Anomaly Detection using One-Class Neural Networks

Raghavendra Chalapathy,Aditya Krishna Menon,Sanjay Chawla
DOI: https://doi.org/10.48550/arXiv.1802.06360
2019-01-11
Abstract:We propose a one-class neural network (OC-NN) model to detect anomalies in complex data sets. OC-NN combines the ability of deep networks to extract a progressively rich representation of data with the one-class objective of creating a tight envelope around normal data. The OC-NN approach breaks new ground for the following crucial reason: data representation in the hidden layer is driven by the OC-NN objective and is thus customized for anomaly detection. This is a departure from other approaches which use a hybrid approach of learning deep features using an autoencoder and then feeding the features into a separate anomaly detection method like one-class SVM (OC-SVM).
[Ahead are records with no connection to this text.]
--- config.mk ---
export PLATFORM = sky130hd
export DESIGN_NAME = spi_pkt_master
export DESIGN_NICKNAME = d
export VERILOG_FILES = /design/src/rtl/spi_pkt_master.sv
export SDC_FILE = /design/constraint.sdc
export NUM_CORES = 1
export LEC_CHECK = 0
export CAP_MARGIN = 20
export CORE_UTILIZATION = 48
export DETAILED_ROUTE_END_ITERATION = 12
export PLACE_DENSITY = 0.76
export SETUP_SLACK_MARGIN = 0.4
export SLEW_MARGIN = 30
export SYNTH_ARGS = -nofsm -noshare
export SYNTH_HDL_FRONTEND = slang
export SYNTH_SLANG_ARGS = --single-unit
export TNS_END_PERCENT = 10
--- constraint.sdc ---
create_clock -name clk -period 1.95 [get_ports clk]
set_input_delay 0.39 -clock clk [delete_from_list [all_inputs] [get_ports clk]]
set_output_delay 0.39 -clock clk [all_outputs]
set_load 0.005 [all_outputs]
**config.mk**
```make
export PLATFORM = sky130hd
export DESIGN_NAME = issue_controller
export DESIGN_NICKNAME = d
export VERILOG_FILES = /design/src/rtl/simd_pkg.sv /design/src/rtl/reg_scoreboard.sv /design/src/rtl/issue_controller.sv
export SDC_FILE = /design/constraint.sdc
export NUM_CORES = 1
export LEC_CHECK = 0
export CORE_MARGIN = 2
export CORE_UTILIZATION = 23
export DETAILED_ROUTE_END_ITERATION = 8
export PLACE_DENSITY_LB_ADDON = 0.3
export SLEW_MARGIN = 20
export SYNTH_ARGS = -nofsm -noshare
export SYNTH_HDL_FRONTEND = slang
export SYNTH_HIERARCHICAL = 1
export SYNTH_SLANG_ARGS = --single-unit
```
**constraint.sdc**
```tcl
create_clock -name clk -period 3.7 [get_ports clk]
set_input_delay 0.74 -clock clk [delete_from_list [all_inputs] [get_ports clk]]
set_output_delay 0.74 -clock clk [all_outputs]
set_load 0.02 [all_outputs]
```
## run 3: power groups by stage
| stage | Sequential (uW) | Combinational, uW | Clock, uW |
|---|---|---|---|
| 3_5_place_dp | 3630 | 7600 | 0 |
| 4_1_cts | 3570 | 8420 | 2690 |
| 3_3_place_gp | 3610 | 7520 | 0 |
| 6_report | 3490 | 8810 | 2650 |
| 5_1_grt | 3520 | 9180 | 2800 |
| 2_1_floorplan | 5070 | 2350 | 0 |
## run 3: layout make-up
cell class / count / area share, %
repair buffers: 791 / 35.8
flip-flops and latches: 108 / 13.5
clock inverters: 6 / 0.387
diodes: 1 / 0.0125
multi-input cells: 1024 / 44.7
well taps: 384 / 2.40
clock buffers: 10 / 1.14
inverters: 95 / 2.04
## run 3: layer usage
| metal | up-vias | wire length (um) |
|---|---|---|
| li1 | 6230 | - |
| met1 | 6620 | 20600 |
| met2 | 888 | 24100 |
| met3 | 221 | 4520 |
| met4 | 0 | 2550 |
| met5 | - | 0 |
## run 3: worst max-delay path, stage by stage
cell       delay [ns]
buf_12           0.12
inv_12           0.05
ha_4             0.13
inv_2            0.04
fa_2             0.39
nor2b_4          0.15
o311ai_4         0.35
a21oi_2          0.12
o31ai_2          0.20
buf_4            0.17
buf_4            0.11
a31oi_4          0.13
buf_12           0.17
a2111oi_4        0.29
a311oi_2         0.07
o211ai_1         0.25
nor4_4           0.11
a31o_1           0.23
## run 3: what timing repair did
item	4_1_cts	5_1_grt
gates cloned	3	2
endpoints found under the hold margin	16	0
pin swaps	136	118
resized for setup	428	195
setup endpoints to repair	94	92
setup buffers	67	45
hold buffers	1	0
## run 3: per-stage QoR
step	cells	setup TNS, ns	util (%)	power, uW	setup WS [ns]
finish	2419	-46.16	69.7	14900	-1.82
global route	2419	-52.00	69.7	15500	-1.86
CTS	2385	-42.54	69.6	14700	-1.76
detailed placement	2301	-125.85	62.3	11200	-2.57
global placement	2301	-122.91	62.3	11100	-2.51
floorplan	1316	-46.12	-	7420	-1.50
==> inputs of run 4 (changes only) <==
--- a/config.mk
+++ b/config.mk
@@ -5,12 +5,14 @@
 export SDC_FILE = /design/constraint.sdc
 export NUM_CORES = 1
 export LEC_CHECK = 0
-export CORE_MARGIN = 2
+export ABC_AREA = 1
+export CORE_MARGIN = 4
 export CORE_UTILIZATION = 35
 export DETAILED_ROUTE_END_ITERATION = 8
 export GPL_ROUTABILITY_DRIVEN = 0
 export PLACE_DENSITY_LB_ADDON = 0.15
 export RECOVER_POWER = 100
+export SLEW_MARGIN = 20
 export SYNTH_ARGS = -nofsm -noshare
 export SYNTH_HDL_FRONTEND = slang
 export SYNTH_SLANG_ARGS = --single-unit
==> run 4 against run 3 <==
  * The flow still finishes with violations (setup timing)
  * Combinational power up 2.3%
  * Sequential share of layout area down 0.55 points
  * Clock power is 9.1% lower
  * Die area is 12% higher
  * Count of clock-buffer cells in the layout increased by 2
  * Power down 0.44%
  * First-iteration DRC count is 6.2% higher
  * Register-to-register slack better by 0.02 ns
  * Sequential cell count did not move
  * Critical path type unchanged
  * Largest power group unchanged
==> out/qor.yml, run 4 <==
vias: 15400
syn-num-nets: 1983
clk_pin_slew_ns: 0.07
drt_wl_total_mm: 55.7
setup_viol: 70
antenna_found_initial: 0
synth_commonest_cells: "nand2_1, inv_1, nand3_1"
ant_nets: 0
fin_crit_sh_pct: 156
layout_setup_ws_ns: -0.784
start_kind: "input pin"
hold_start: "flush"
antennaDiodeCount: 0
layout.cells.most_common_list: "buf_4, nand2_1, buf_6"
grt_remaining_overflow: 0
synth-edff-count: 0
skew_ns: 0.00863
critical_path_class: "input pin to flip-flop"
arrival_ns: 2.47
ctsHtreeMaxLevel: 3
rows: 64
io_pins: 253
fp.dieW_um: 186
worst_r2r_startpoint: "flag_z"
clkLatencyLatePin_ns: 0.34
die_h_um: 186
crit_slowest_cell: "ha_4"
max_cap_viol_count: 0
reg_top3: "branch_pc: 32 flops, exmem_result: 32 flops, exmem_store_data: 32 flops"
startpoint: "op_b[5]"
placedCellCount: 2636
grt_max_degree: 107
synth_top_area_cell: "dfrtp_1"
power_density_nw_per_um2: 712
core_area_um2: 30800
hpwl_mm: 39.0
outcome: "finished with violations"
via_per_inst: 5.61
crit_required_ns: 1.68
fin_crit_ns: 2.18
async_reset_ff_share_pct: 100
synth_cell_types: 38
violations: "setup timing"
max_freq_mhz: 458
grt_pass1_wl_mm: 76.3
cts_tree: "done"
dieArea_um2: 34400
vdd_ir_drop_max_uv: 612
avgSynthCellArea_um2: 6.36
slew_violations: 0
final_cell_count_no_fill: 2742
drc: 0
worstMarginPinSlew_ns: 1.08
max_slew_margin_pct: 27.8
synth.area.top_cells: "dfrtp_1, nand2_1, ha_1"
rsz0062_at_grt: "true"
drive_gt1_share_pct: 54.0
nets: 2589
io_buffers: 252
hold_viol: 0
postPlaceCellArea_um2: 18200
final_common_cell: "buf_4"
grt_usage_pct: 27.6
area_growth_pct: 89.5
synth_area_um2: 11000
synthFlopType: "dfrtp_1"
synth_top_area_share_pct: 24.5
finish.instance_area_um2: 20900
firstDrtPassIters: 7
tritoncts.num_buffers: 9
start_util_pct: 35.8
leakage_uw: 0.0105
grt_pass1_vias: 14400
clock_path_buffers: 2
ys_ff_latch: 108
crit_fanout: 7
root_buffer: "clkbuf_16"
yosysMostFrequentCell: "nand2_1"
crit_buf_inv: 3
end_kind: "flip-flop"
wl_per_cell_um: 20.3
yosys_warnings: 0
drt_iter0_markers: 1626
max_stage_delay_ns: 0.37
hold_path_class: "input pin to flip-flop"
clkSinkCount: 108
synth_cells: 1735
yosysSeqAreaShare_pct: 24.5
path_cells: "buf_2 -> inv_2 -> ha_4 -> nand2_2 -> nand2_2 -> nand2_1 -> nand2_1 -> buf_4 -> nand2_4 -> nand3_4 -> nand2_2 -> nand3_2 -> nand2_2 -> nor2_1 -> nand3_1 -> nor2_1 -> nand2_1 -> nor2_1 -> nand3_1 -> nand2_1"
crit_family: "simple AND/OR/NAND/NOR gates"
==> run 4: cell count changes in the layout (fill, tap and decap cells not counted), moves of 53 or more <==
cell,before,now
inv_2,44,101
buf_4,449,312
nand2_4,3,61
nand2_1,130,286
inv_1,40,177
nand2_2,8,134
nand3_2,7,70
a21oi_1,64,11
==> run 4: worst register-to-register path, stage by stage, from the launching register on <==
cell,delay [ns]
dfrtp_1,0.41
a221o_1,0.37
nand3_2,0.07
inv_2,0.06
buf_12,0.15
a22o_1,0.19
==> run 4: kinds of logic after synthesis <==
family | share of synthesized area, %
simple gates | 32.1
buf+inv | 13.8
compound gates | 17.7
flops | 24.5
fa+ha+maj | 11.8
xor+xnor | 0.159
The hybrid OC-SVM approach is sub-optimal because it is unable to influence representational learning in the hidden layers. A comprehensive set of experiments demonstrate that on complex data sets (like CIFAR and GTSRB), OC-NN performs on par with state-of-the-art methods and outperformed conventional shallow methods in some scenarios.
Machine Learning,Neural and Evolutionary Computing
What problem does this paper attempt to address?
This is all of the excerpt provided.